Only one stretch of the records below is wanted: the lines from the one holding "nand2_1 | 1269 | 0.17" through the one holding "0.1140 | 3991 |". Return it exactly, both ends included.

◇ ◇ ◇ ◇ ◇

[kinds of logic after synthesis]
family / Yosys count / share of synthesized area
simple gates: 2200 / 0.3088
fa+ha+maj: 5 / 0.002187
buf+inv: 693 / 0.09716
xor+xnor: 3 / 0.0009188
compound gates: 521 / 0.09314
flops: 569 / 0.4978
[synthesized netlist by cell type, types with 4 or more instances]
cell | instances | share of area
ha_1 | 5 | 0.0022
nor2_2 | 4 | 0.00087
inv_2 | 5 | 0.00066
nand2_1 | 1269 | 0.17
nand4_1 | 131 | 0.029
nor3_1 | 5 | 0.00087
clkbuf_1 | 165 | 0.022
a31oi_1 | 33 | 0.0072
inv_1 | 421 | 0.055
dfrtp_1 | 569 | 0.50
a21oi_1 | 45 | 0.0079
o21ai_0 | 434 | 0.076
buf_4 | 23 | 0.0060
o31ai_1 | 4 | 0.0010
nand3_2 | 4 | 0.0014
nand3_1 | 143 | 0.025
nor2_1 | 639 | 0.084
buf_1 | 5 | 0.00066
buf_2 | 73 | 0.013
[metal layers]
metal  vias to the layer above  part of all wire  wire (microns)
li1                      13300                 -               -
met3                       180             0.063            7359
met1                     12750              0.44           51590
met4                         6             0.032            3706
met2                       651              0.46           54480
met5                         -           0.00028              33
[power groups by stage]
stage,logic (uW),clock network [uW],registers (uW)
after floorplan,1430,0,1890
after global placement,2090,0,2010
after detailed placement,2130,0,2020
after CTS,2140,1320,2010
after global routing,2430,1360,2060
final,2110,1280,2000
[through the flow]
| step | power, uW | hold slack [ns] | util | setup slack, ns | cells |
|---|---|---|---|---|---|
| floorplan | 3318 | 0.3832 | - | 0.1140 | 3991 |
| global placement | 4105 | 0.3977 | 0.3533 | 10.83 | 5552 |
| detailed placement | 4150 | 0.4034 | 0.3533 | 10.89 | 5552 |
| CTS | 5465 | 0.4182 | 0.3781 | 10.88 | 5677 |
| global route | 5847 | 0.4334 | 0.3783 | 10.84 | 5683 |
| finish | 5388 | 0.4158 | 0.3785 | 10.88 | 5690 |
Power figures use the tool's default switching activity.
--- src/rtl/ivector_host_bridge.sv ---
// Host bridge: packs inbound words into say ValuePairs and
// unpacks heard ValuePairs into outbound words.
module ivector_host_bridge #(
  parameter int WORDW = 32,
  parameter int CNTW  = 16
) (
  input  logic               CLK,
  input  logic               nRST,
  input  logic               win__ENA,
  input  logic [WORDW-1:0]   win_v,
  output logic               win__RDY,
  output logic               say__ENA,
  output logic [3*WORDW-1:0] say_v,
  input  logic               say__RDY,
  input  logic               heard__ENA,
  input  logic [3*WORDW-1:0] heard_v,
  output logic               heard__RDY,
  output logic               wout__ENA,
  output logic [WORDW-1:0]   wout_v,
  input  logic               wout__RDY,
  output logic [CNTW-1:0]    say_count,
  output logic [CNTW-1:0]    heard_count
);

  logic [1:0]         asm_idx_q, asm_idx_d;
  logic [WORDW-1:0]   a_q, a_d;
  logic [WORDW-1:0]   b_q, b_d;
  logic [3*WORDW-1:0] pend_q, pend_d;
  logic               pend_valid_q, pend_valid_d;
  logic [3*WORDW-1:0] out_buf_q, out_buf_d;
  logic [1:0]         out_idx_q, out_idx_d;
  logic               out_valid_q, out_valid_d;
  logic [CNTW-1:0]    say_cnt_q, say_cnt_d;
  logic [CNTW-1:0]    heard_cnt_q, heard_cnt_d;

  logic win_fire, heard_fire;

  assign win__RDY   = (asm_idx_q != 2'd2) | ~pend_valid_q;
  assign heard__RDY = ~out_valid_q;
  assign say__ENA   = pend_valid_q & say__RDY;
  assign say_v      = pend_q;
  assign wout__ENA  = out_valid_q & wout__RDY;
  assign say_count   = say_cnt_q;
  assign heard_count = heard_cnt_q;

  assign win_fire   = win__ENA & win__RDY;
  assign heard_fire = heard__ENA & heard__RDY;

  always_comb begin
    case (out_idx_q)
      2'd0:    wout_v = out_buf_q[WORDW-1:0];
      2'd1:    wout_v = out_buf_q[2*WORDW-1:WORDW];
      default: wout_v = out_buf_q[3*WORDW-1:2*WORDW];
    endcase
  end

  always_comb begin
    asm_idx_d    = asm_idx_q;
    a_d          = a_q;
    b_d          = b_q;
    pend_d       = pend_q;
    pend_valid_d = pend_valid_q;
    say_cnt_d    = say_cnt_q;
    if (say__ENA) begin
      pend_valid_d = 1'b0;
      say_cnt_d    = say_cnt_q + CNTW'(1);
    end
    if (win_fire) begin
      case (asm_idx_q)
        2'd0: a_d = win_v;
        2'd1: b_d = win_v;
        default: begin
          pend_d       = {win_v, b_q, a_q};
          pend_valid_d = 1'b1;
        end
      endcase
      asm_idx_d = (asm_idx_q == 2'd2) ? 2'd0 : asm_idx_q + 2'd1;
    end
  end

  always_comb begin
    out_buf_d   = out_buf_q;
    out_idx_d   = out_idx_q;
    out_valid_d = out_valid_q;
    heard_cnt_d = heard_cnt_q;
    if (heard_fire) begin
      out_buf_d   = heard_v;
      out_idx_d   = 2'd0;
      out_valid_d = 1'b1;
      heard_cnt_d = heard_cnt_q + CNTW'(1);
    end else if (wout__ENA) begin
      if (out_idx_q == 2'd2) out_valid_d = 1'b0;
      else                   out_idx_d   = out_idx_q + 2'd1;
    end
  end

  always_ff @(posedge CLK or negedge nRST) begin
    if (!nRST) begin
      asm_idx_q    <= '0;
      a_q          <= '0;
      b_q          <= '0;
      pend_q       <= '0;
      pend_valid_q <= 1'b0;
      out_buf_q    <= '0;
      out_idx_q    <= '0;
      out_valid_q  <= 1'b0;
      say_cnt_q    <= '0;
      heard_cnt_q  <= '0;
    end else begin
      asm_idx_q    <= asm_idx_d;
      a_q          <= a_d;
      b_q          <= b_d;
      pend_q       <= pend_d;
      pend_valid_q <= pend_valid_d;
      out_buf_q    <= out_buf_d;
      out_idx_q    <= out_idx_d;
      out_valid_q  <= out_valid_d;
      say_cnt_q    <= say_cnt_d;
      heard_cnt_q  <= heard_cnt_d;
    end
  end

endmodule

--- config.mk ---
export PLATFORM = sky130hd
export DESIGN_NAME = ivector_host_bridge
export DESIGN_NICKNAME = d
export VERILOG_FILES = /design/src/rtl/ivector_host_bridge.sv
export SDC_FILE = /design/constraint.sdc
export NUM_CORES = 1
export LEC_CHECK = 0
export ABC_CLOCK_PERIOD_IN_PS = 4400
export BUFFER_PORTS_ARGS = -buffer_cell sky130_fd_sc_hd__buf_2
export CORE_MARGIN = 2
export CORE_UTILIZATION = 57
export DETAILED_ROUTE_END_ITERATION = 10
export PLACE_DENSITY = 0.87
export SLEW_MARGIN = 20
export SYNTH_ARGS = -nofsm -noshare
export SYNTH_HDL_FRONTEND = slang
export SYNTH_SLANG_ARGS = --single-unit
--- constraint.sdc ---
create_clock -name CLK -period 4.4 [get_ports CLK]
set_input_delay 0.66 -clock CLK [delete_from_list [all_inputs] [get_ports CLK]]
set_output_delay 0.66 -clock CLK [all_outputs]
set_load 0.03 [all_outputs]
==> results_dict.tcl <==
set metrics [dict create \
    endpoint_kind "output port" \
    synth_compound_area_share_pct 2.20 \
    final_common_cell "buf_2" \
    met2WireLength_um 13300 \
    drt_pass1_iterations 4 \
    synth_area_per_cell_um2 14.7 \
    placed_area_um2 13500 \
    ys_seq_elements 294 \
    die_h_um 147 \
    io_pins 298 \
    yosys_warnings 0 \
    vias 7505 \
    synth.net_count 937 \
    vdd_drop_max_v 0.000626 \
    die_x_um 147 \
    fillerInstances 1342 \
    cts-buffers-inserted 29 \
    period_share_pct 75.2 \
    drtIter0Drc 303 \
    synth.area.mux_share_pct 24.9 \
    setup-violations-final 0 \
    via_per_inst 5.40 \
    dp_hpwl_um 18400 \
    synth_top_family_by_area "multiplexers" \
    post-route-drc-count 0 \
    cts_post_setup_buffers_inserted 0 \
    synth_xor_area_share_pct 2.32 \
    worst_hold_slack_ns 0.167 \
    cts_max_level 1 \
    fin_crit_ns 3.31 \
    crit_type "register to output port" \
    postLayoutSetupSlackWorst_ns 1.09 \
    synthSimpleGateAreaFrac_pct 5.10 \
    cts_root_buf "clkbuf_16" \
    drt-total-wl_um 26700 \
    power.density_nw_per_um2 852 \
    placementRows 52 \
    start_util_pct 58.0 \
    status "finished, final reports clean" \
    clock_path_buffers 3 \
    wl_per_cell_um 19.2 \
    path_cells "inv_1 > ha_1 > buf_4 > nor2_2 > buf_4 > nand2_1 > nand2_1 > buf_2" \
    gr-total-overflow 0 \
    grt_setup_unrepaired "no" \
    cts_tree "yes" \
    io_buffers 297 \
    worst_pin_slew_ns 0.919 \
    cts_resized 0 \
    grt_pass1_wl_um 42400 \
    cp_slowest_cell "ha_1" \
    netlist_area_um2 11700 \
    setup-tns-final_ns 0 \
    highest_layer "met4" \
    cp_max_fo 31 \
    coreArea_um2 20200 \
    drive_above_1_share_pct 54.8 \
    pre_cts_ws_ns 1.67 \
    cp-start-kind "register" \
    utilization_pct 71.1 \
    hold_viol_final 0 \
    ant_nets 0 \
    cap_violations 0 \
    finalNetCount 1238 \
    p_leak_nw 6.92 \
    drv_slew 0 \
    clkLatencyLatePin_ns 0.53 \
    dr_wl_met3_um 1910 \
    clock-sinks 294 \
    dieArea_um2 21700 \
    synthAdderAreaFrac_pct 0.535 \
    synth_cell_type_count 31 \
    hold_path_class "primary input to asynchronous set/reset pin" \
    design_area_um2 14300 \
    ys_seq_area_share_pct 62.9 \
    place.gp.congestion 0.834 \
    m1WireLength_um 10600 \
    syn2layout_area_growth_pct 22.7 \
    syn_inst 798 \
    grt_usage_pct 24.5 \
    first_global_vias 8104 \
    worst_ep_required_time_ns 3.74 \
    critPathArrivalTime_ns 2.65 \
    r2r_setup_slack_ns 2.25 \
    antenna_found_initial 3 \
    slowest_delay_ns 0.62 \
    cts_hold_buf 0 \
    grt_max_degree 113 \
    clkTransAtPathRegs_ns 0.06 \
    finalClockSkew_ns 0.0172 \
    fmax_mhz 302 \
    final_cell_mix "buf_2, dfrtp_1, mux2_2" \
    slew_headroom_pct 38.5 \
]
worst paths after layout:
kind                                 start         endpoint  cells past startpoint
hold / removal                        nRST   heard_count[8]                      1
hold reg to reg            heard_count[15]  heard_count[15]                      1
min in group CLK               heard_v[81]    out_buf_q[81]                      2
setup / recovery              out_idx_q[1]       wout_v[10]                      8
setup reg to reg              asm_idx_q[1]          b_q[25]                      3
max in group asynchronous             nRST           b_q[6]                      2
metrics by stage:
step           instances  total power, W
2_1_floorplan        798         0.00835
3_3_place_gp        1338         0.00970
3_5_place_dp        1338         0.00993
4_1_cts             1387          0.0123
5_1_grt             1390          0.0129
6_report            1390          0.0122
worst max-delay path, delay by kind of cell (launching register included):
kind / cells / cell delay, ns
fa+ha+maj: 1 / 0.62
buf+inv: 4 / 0.87
flops: 1 / 0.40
simple gates: 3 / 0.23
sequential cells by signal, summed over array words and instances (netlist names):
register / count
out_buf_q: 96
say_count: 16
heard_count: 16
out_idx_q: 2
asm_idx_q: 2
b_q: 32
pend_valid_q: 1
out_valid_q: 1
say_v: 96
a_q: 32
final cells by class:
type                    count  area, um2  share of cell area [%]
diodes                      3       7.51                  0.0523
inverters                   8       30.0                   0.209
well taps                 270        338                    2.35
repair buffers            309       1610                    11.2
flip-flops and latches    294       7360                    51.3
clock buffers              47        863                    6.02
clock inverters             2       10.0                  0.0698
multi-input cells         457       4130                    28.8
cell families (layout without fill, tap and decap cells):
group | after synthesis | in the layout
AO/OA/AOI/OAI | 35 | 35
XOR/XNOR | 31 | 31
adder cells (fa/ha/maj) | 5 | 5
buffers and inverters | 47 | 366
flip-flops | 294 | 294
multiplexers | 259 | 259
other | 0 | 3
AND/OR/NAND/NOR | 127 | 127
per-layer routing:
| layer | GRT usage, % | vias to the layer above |
|---|---|---|
| met5 | 0 | - |
| met4 | 9.28 | 0 |
| met3 | 5.43 | 60 |
| met2 | 41.3 | 273 |
| met1 | 31.2 | 3771 |
| li1 | - | 3401 |
power by group:
part	switching, W	total (W)	internal (W)
clock	0.000967	0.00229	0.00132
sequential	0.000727	0.00472	0.00399
combinational	0.00315	0.00521	0.00206
synth_stat cells, drive strengths merged:
library cell | number | area [um2]
nor4 | 2 | 25.0
nand3b | 2 | 15.0
nor2b | 2 | 12.5
mux2 | 258 | 2910
or2 | 1 | 6.26
a22oi | 32 | 240
xor2 | 10 | 87.6
ha | 5 | 62.6
clkbuf | 11 | 41.3
and4 | 3 | 26.3
nor2 | 9 | 33.8
inv | 8 | 30.0
nand3 | 15 | 85.1
a21oi | 1 | 5.00
nand4 | 6 | 37.5
o21ai | 1 | 5.00
mux2i | 1 | 10.0
dfrtp | 294 | 7360
nor3b | 1 | 7.51
nand2b | 1 | 6.26
nor3 | 4 | 25.0
nand2 | 76 | 285
and3 | 3 | 18.8
xnor2 | 21 | 184
a21o | 1 | 7.51
and2 | 2 | 12.5
buf | 28 | 161
Power figures use the tool's default switching activity.
File: config.mk
export PLATFORM = sky130hd
export DESIGN_NAME = bus_to_bb_addr_rx_flat
export DESIGN_NICKNAME = d
export VERILOG_FILES = /design/src/rtl/bus_to_bb_addr_rx_if.sv /design/src/rtl/bus_to_bb_addr_rx.sv /design/src/flat_wrapper.sv
export SDC_FILE = /design/constraint.sdc
export NUM_CORES = 1
export LEC_CHECK = 0
export CORE_UTILIZATION = 65
export CTS_CLUSTER_SIZE = 20
export DETAILED_ROUTE_END_ITERATION = 6
export DONT_BUFFER_PORTS = 1
export HOLD_SLACK_MARGIN = 0.06
export PLACE_DENSITY = 0.83
export REMOVE_ABC_BUFFERS = 1
export SLEW_MARGIN = 25
export SYNTH_ARGS = -nofsm -noshare
export SYNTH_HDL_FRONTEND = slang
export SYNTH_SLANG_ARGS = --single-unit
File: constraint.sdc
create_clock -name clk -period 3 [get_ports clk]
set_clock_uncertainty 0.2 [all_clocks]
set_input_delay 0.75 -clock clk [delete_from_list [all_inputs] [get_ports clk]]
set_output_delay 0.75 -clock clk [all_outputs]
set_load 0.03 [all_outputs]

◇ ◇ ◇ ◇ ◇

Solved problem |
nand2_1 | 1269 | 0.17
nand4_1 | 131 | 0.029
nor3_1 | 5 | 0.00087
clkbuf_1 | 165 | 0.022
a31oi_1 | 33 | 0.0072
inv_1 | 421 | 0.055
dfrtp_1 | 569 | 0.50
a21oi_1 | 45 | 0.0079
o21ai_0 | 434 | 0.076
buf_4 | 23 | 0.0060
o31ai_1 | 4 | 0.0010
nand3_2 | 4 | 0.0014
nand3_1 | 143 | 0.025
nor2_1 | 639 | 0.084
buf_1 | 5 | 0.00066
buf_2 | 73 | 0.013
[metal layers]
metal  vias to the layer above  part of all wire  wire (microns)
li1                      13300                 -               -
met3                       180             0.063            7359
met1                     12750              0.44           51590
met4                         6             0.032            3706
met2                       651              0.46           54480
met5                         -           0.00028              33
[power groups by stage]
stage,logic (uW),clock network [uW],registers (uW)
after floorplan,1430,0,1890
after global placement,2090,0,2010
after detailed placement,2130,0,2020
after CTS,2140,1320,2010
after global routing,2430,1360,2060
final,2110,1280,2000
[through the flow]
| step | power, uW | hold slack [ns] | util | setup slack, ns | cells |
|---|---|---|---|---|---|
| floorplan | 3318 | 0.3832 | - | 0.1140 | 3991 |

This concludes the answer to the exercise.